I had an enormous leek and stacks of potatoes and onions. It was an overcast damp day so leek and potato soup seemed a perfect use of my vegetables. I wanted to make a soup that was slightly different from a traditional vichyssoise and so decided to roast the leek. This both sweetened and tenderised it; greatly intensifying the flavour. I did not peel my potatoes, the skin contains lots of nutrients, most of the taste and why make extra work for yourself? The combination of the intensity of the roast leek and the earthiness of the potato peel made a delicious and satisfying soup, far more interesting than the usual vichyssoise. As I live in a flat with no outside space or compost bin I was also very pleased that the only parts of my vegetables in the bin were the onion skins.

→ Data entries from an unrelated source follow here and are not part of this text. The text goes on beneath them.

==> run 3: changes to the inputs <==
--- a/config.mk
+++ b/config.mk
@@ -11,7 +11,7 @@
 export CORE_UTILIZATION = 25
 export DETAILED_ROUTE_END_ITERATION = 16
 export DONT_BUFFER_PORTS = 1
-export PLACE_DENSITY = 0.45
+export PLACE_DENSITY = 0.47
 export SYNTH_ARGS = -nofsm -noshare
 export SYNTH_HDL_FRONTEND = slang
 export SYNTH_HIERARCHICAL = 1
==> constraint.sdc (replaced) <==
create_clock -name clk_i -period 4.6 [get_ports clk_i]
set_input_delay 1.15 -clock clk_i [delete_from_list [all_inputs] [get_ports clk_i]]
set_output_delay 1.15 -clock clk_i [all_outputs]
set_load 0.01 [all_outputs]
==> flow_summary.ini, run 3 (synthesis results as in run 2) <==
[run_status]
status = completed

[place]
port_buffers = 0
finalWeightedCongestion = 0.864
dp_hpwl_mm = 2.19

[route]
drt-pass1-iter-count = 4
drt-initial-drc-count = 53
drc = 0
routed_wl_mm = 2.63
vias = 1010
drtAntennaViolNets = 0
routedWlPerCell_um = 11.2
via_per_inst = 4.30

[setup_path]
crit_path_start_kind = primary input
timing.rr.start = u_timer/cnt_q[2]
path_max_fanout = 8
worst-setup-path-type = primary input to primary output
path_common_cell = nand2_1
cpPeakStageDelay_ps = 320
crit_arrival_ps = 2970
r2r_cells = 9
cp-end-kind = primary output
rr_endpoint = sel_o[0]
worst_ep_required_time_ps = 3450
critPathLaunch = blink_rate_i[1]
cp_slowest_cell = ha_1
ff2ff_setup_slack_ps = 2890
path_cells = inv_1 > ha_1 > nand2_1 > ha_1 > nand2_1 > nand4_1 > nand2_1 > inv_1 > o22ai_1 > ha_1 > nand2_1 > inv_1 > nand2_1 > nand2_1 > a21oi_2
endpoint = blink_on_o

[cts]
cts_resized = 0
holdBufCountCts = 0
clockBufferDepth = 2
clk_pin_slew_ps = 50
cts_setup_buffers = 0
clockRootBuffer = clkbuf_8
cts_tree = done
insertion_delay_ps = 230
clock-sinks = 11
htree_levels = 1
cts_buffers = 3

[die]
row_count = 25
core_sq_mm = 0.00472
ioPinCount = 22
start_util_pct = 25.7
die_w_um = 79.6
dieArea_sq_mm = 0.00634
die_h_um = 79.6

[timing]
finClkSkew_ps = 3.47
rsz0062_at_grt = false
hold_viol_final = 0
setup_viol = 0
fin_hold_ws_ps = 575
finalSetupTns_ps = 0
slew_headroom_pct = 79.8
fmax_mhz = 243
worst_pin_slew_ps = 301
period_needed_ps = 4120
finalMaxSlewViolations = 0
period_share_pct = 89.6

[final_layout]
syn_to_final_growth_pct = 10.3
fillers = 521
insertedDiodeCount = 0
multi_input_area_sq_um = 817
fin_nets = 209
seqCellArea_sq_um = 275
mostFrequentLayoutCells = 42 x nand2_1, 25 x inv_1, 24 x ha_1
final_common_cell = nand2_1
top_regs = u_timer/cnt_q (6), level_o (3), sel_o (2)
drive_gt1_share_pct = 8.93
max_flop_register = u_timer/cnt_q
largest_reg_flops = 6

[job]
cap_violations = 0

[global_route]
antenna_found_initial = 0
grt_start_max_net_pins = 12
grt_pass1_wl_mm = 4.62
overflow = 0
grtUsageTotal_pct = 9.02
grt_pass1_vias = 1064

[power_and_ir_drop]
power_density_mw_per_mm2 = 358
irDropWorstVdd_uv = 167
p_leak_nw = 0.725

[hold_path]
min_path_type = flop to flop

I use an Argos Value handblender to blitz, a bargain at less than £5. I have had it several years. It does a fantastic job, better then previous blenders at several times the price.
This soup freezes well and is also delicious served chilled. Quantities are approximate – use the vegtables that you have.
Roasting leeks before making vichyssoise adds an extra layer of flavour.
- 1 large leek
- 2 onions medium
- 1 tbsp olive oil or sunflower
- 2 potatoes medium sized
- 1 pint stock I use Marigold instant stock
- Salt and Pepper to taste
Slice the leek in half and place in an oven proof pan or dish, add a glug of oil and sprinkle of salt and pepper and roast in a hot oven (190C / 375F / Gas 5) for about 45 minutes until starting to brown (see photo).
Peel and roughly chop the onions and fry in a little oil with a sprinkle of salt in a saucepan for about 5 minutes until translucent.
Scrub the potatoes and cut into approximately 1" cubes, add to the pan, stir and cook for a minute.
Pour in the stock, adding more water if needed so the potatoes and onions are covered. Simmer for about 20 minutes until the potatoes are cooked. Add the roasted leek (I kept a little back to for garnish) and cook for a few more minutes.
Blitz the soup to your desired consistency, add more pepper and salt to taste. Serve hot, warm or cold as preferred, I added a swirl of milk.